Posted: 21 June 2006 10:17
Regular readers of my blog (if such people exist) are probably bored of this photo by now, but it appears here for the third time to tie up a loose thread left by my archive visit of 10 May.
(Note: if you've just found this page through Google and are expecting to read something relating to The Da Vinci Code, then I apologise).
I mentioned a success I had in relation to the grafitti on a dragon's tooth on the east side of the Cuckmere Valley; I was right in my interpretation of '133 Coy 3 Sect' as the text inscribed in the cement.
My research tracked down the war diary of 133 Company of the Auxilary Military Pioneer Corps (AMPC).
Upon opening the file, on the very first page I found the following:
3 June 1940. Employed at CUCKMERE VALLEY constructing tank traps, gun posts, roads etc. under RE (Royal Engineers).
This is a highly unusual occurrence of (to me) Holy Grail proportions:
To further confirm the grafitti, the war diary distinguishes where each of the ten sections were employed as the company was dispersed around the Sussex coastline:
1 September 1940: Nos. 3-4-5-8-9-10 Sections working at CUCKMERE VALLEY Defence Works under RE.
Conclusive (concrete?) evidence that 3 Section of 133 Company were here in 1940.
Anti-tanks blocks, popularly known as dragon's teeth.
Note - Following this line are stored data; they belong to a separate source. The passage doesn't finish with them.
`src/rtl/instr_sequencer_pkg.sv`:
```
// cpu_pkg: shared definitions for the 4-bit accumulator CPU control path.
//   - opcode constants seen by the instruction sequencer and decoder
//   - seq_state_t, the instruction sequencer state encoding
package cpu_pkg;

  localparam logic [3:0] OP_NOP  = 4'b0000;
  localparam logic [3:0] OP_ADD  = 4'b0001;
  localparam logic [3:0] OP_SUB  = 4'b0010;
  localparam logic [3:0] OP_OUT  = 4'b0011;
  localparam logic [3:0] OP_IN   = 4'b0100;
  localparam logic [3:0] OP_LOAD = 4'b0101;
  localparam logic [3:0] OP_HLT  = 4'b1111;

  typedef enum logic [1:0] {
    IDLE    = 2'd0,
    RUN     = 2'd1,
    WAIT_IN = 2'd2,
    HALT    = 2'd3
  } seq_state_t;

endpackage

```
`src/rtl/instr_sequencer_if.sv`:
```
// instr_sequencer_if: decoder-side bundle of the instruction sequencer.
//   InstrIn   opcode from the instruction register (valid Phase1..Phase3)
//   InValid   external input port holds data for IN
//   InAck     one-cycle pulse, input data consumed
//   Phase0..3 one-hot phase strobes to the microinstruction decoder
// Modports:
//   master  the sequencer (drives phases and InAck)
//   slave   the decoder / input-port side
interface instr_sequencer_if;

  logic [3:0] InstrIn;
  logic       InValid;
  logic       InAck;
  logic       Phase0;
  logic       Phase1;
  logic       Phase2;
  logic       Phase3;

  modport master (
    input  InstrIn, InValid,
    output InAck, Phase0, Phase1, Phase2, Phase3
  );

  modport slave (
    output InstrIn, InValid,
    input  InAck, Phase0, Phase1, Phase2, Phase3
  );

endinterface

```
`src/rtl/instr_sequencer_phase_ring.sv`:
```
// phase_ring: 4-bit one-hot phase ring register.
//   Clk      system clock
//   ResetN   asynchronous active-low reset, clears the ring
//   advance  step to the next phase; from all-zero it starts at phase 0
//   hold     keep the current phase (wins over advance)
//   clear    force all phases low (wins over hold and advance)
//   phase    registered one-hot phase, bit n = Phase n
module phase_ring (
  input  logic       Clk,
  input  logic       ResetN,
  input  logic       advance,
  input  logic       hold,
  input  logic       clear,
  output logic [3:0] phase
);

  always_ff @(posedge Clk or negedge ResetN) begin
    if (!ResetN) begin
      phase <= 4'b0000;
    end else if (clear) begin
      phase <= 4'b0000;
    end else if (hold) begin
      phase <= phase;
    end else if (advance) begin
      // An empty ring is how IDLE/HALT look; advancing out of it starts Phase0.
      phase <= (phase == 4'b0000) ? 4'b0001 : {phase[2:0], phase[3]};
    end
  end

endmodule

```
`src/rtl/instr_sequencer.sv`:
```
// instr_sequencer: four-phase instruction sequencer for the 4-bit accumulator CPU.
// Drives one-hot Phase0..Phase3 to the microinstruction decoder, latches the
// opcode at the end of Phase1, stalls IN in Phase2 until InValid, stops on HLT.
//
// Ports:
//   Clk         system clock
//   ResetN      asynchronous active-low reset
//   Run         level, execute continuously
//   Step        single-instruction pulse (used only with SEQ_STEP_EN)
//   bus         instr_sequencer_if.master: InstrIn, InValid, InAck, Phase0..3
//   Running     state is RUN or WAIT_IN
//   Halted      state is HALT
//   InstrCount  retired instructions, saturating at all-ones
//
// Build option: define SEQ_STEP_EN to let a Step pulse in IDLE run exactly one
// instruction. Without it Step is ignored.
//
// state   | meaning
// IDLE    | no instruction active, phases low, waiting for Run (or Step)
// RUN     | executing, ring advances one phase per cycle
// WAIT_IN | IN stalled in Phase2 until InValid
// HALT    | HLT executed, phases low, left only by reset
module instr_sequencer
  import cpu_pkg::*;
#(
  parameter int CNT_W = 16
) (
  input  logic                 Clk,
  input  logic                 ResetN,
  input  logic                 Run,
  input  logic                 Step,
  instr_sequencer_if.master    bus,
  output logic                 Running,
  output logic                 Halted,
  output logic [CNT_W-1:0]     InstrCount
);

  seq_state_t state;
  seq_state_t state_nxt;
  logic [3:0] phase;
  logic [3:0] op_reg;
  logic       ring_adv;
  logic       ring_hold;
  logic       ring_clr;
  logic       in_ack;
  logic       capture;
  logic       retire;
  logic       start;

`ifdef SEQ_STEP_EN
  // Run=Step=1 still runs continuously: Run is re-sampled at every Phase3.
  assign start = Run | Step;
`else
  logic unused_step;
  assign unused_step = Step;
  assign start       = Run;
`endif

  phase_ring u_ring (
    .Clk     (Clk),
    .ResetN  (ResetN),
    .advance (ring_adv),
    .hold    (ring_hold),
    .clear   (ring_clr),
    .phase   (phase)
  );

  always_ff @(posedge Clk or negedge ResetN) begin
    if (!ResetN) begin
      state <= IDLE;
    end else begin
      state <= state_nxt;
    end
  end

  always_comb begin
    state_nxt = state;
    ring_adv  = 1'b0;
    ring_hold = 1'b0;
    ring_clr  = 1'b0;
    in_ack    = 1'b0;
    capture   = 1'b0;
    retire    = 1'b0;
    case (state)
      IDLE: begin
        if (start) begin
          state_nxt = RUN;
          ring_adv  = 1'b1;
        end
      end
      RUN: begin
        if (phase[1]) begin
          capture = 1'b1;
          // HLT is decided from the opcode being latched, so the sequencer
          // stops right after Phase1 and the instruction never retires.
          if (bus.InstrIn == OP_HLT) begin
            state_nxt = HALT;
            ring_clr  = 1'b1;
          end else begin
            ring_adv = 1'b1;
          end
        end else if (phase[2]) begin
          if (op_reg == OP_IN) begin
            if (bus.InValid) begin
              in_ack   = 1'b1;
              ring_adv = 1'b1;
            end else begin
              state_nxt = WAIT_IN;
              ring_hold = 1'b1;
            end
          end else begin
            ring_adv = 1'b1;
          end
        end else if (phase[3]) begin
          retire = 1'b1;
          if (Run) begin
            ring_adv = 1'b1;
          end else begin
            state_nxt = IDLE;
            ring_clr  = 1'b1;
          end
        end else begin
          ring_adv = 1'b1;
        end
      end
      WAIT_IN: begin
        if (bus.InValid) begin
          in_ack    = 1'b1;
          state_nxt = RUN;
          ring_adv  = 1'b1;
        end else begin
          ring_hold = 1'b1;
        end
      end
      HALT: begin
        ring_clr = 1'b1;
      end
      default: begin
        state_nxt = IDLE;
        ring_clr  = 1'b1;
      end
    endcase
  end

  always_ff @(posedge Clk or negedge ResetN) begin
    if (!ResetN) begin
      op_reg <= 4'b0000;
    end else if (capture) begin
      op_reg <= bus.InstrIn;
    end
  end

  always_ff @(posedge Clk or negedge ResetN) begin
    if (!ResetN) begin
      InstrCount <= '0;
    end else if (retire && (InstrCount != {CNT_W{1'b1}})) begin
      InstrCount <= InstrCount + CNT_W'(1);
    end
  end

  assign bus.Phase0 = phase[0];
  assign bus.Phase1 = phase[1];
  assign bus.Phase2 = phase[2];
  assign bus.Phase3 = phase[3];
  assign bus.InAck  = in_ack;
  assign Running    = (state == RUN) || (state == WAIT_IN);
  assign Halted     = (state == HALT);

endmodule

```
`src/flat_wrapper.sv`:
```
// flat-port wrapper written by rule: the top's interface ports become plain ports
module instr_sequencer_flat import cpu_pkg::*;
#(
  parameter int CNT_W = 16
)
  (Clk, ResetN, Run, Step, Running, Halted, InstrCount, bus_InstrIn, bus_InValid, bus_InAck, bus_Phase0, bus_Phase1, bus_Phase2, bus_Phase3);
  instr_sequencer_if bus_i ();
  input  logic Clk;
  input  logic ResetN;
  input  logic Run;
  input  logic Step;
  output logic Running;
  output logic Halted;
  output logic [CNT_W-1:0] InstrCount;
  input wire logic [$bits(bus_i.InstrIn)-1:0] bus_InstrIn;
  input wire logic [$bits(bus_i.InValid)-1:0] bus_InValid;
  output wire logic [$bits(bus_i.InAck)-1:0] bus_InAck;
  output wire logic [$bits(bus_i.Phase0)-1:0] bus_Phase0;
  output wire logic [$bits(bus_i.Phase1)-1:0] bus_Phase1;
  output wire logic [$bits(bus_i.Phase2)-1:0] bus_Phase2;
  output wire logic [$bits(bus_i.Phase3)-1:0] bus_Phase3;
  assign bus_i.InstrIn = bus_InstrIn;
  assign bus_i.InValid = bus_InValid;
  assign bus_InAck = bus_i.InAck;
  assign bus_Phase0 = bus_i.Phase0;
  assign bus_Phase1 = bus_i.Phase1;
  assign bus_Phase2 = bus_i.Phase2;
  assign bus_Phase3 = bus_i.Phase3;
  instr_sequencer #(.CNT_W(CNT_W)) u_core (.Clk(Clk), .ResetN(ResetN), .Run(Run), .Step(Step), .bus(bus_i), .Running(Running), .Halted(Halted), .InstrCount(InstrCount));
endmodule
```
Not to be confused with smaller blocks known as pimples, cubes can be upwards of 1m square. Many examples in Sussex have apexes or chamfered edges, leading to them being incorrectly recorded as coffins.
A record of events kept by all units from the point of mobilisation. A diary's contents vary enormously from unit to unit; some give detailed entries by the hour on a daily basis while others merely summarise events on a weekly/monthly basis.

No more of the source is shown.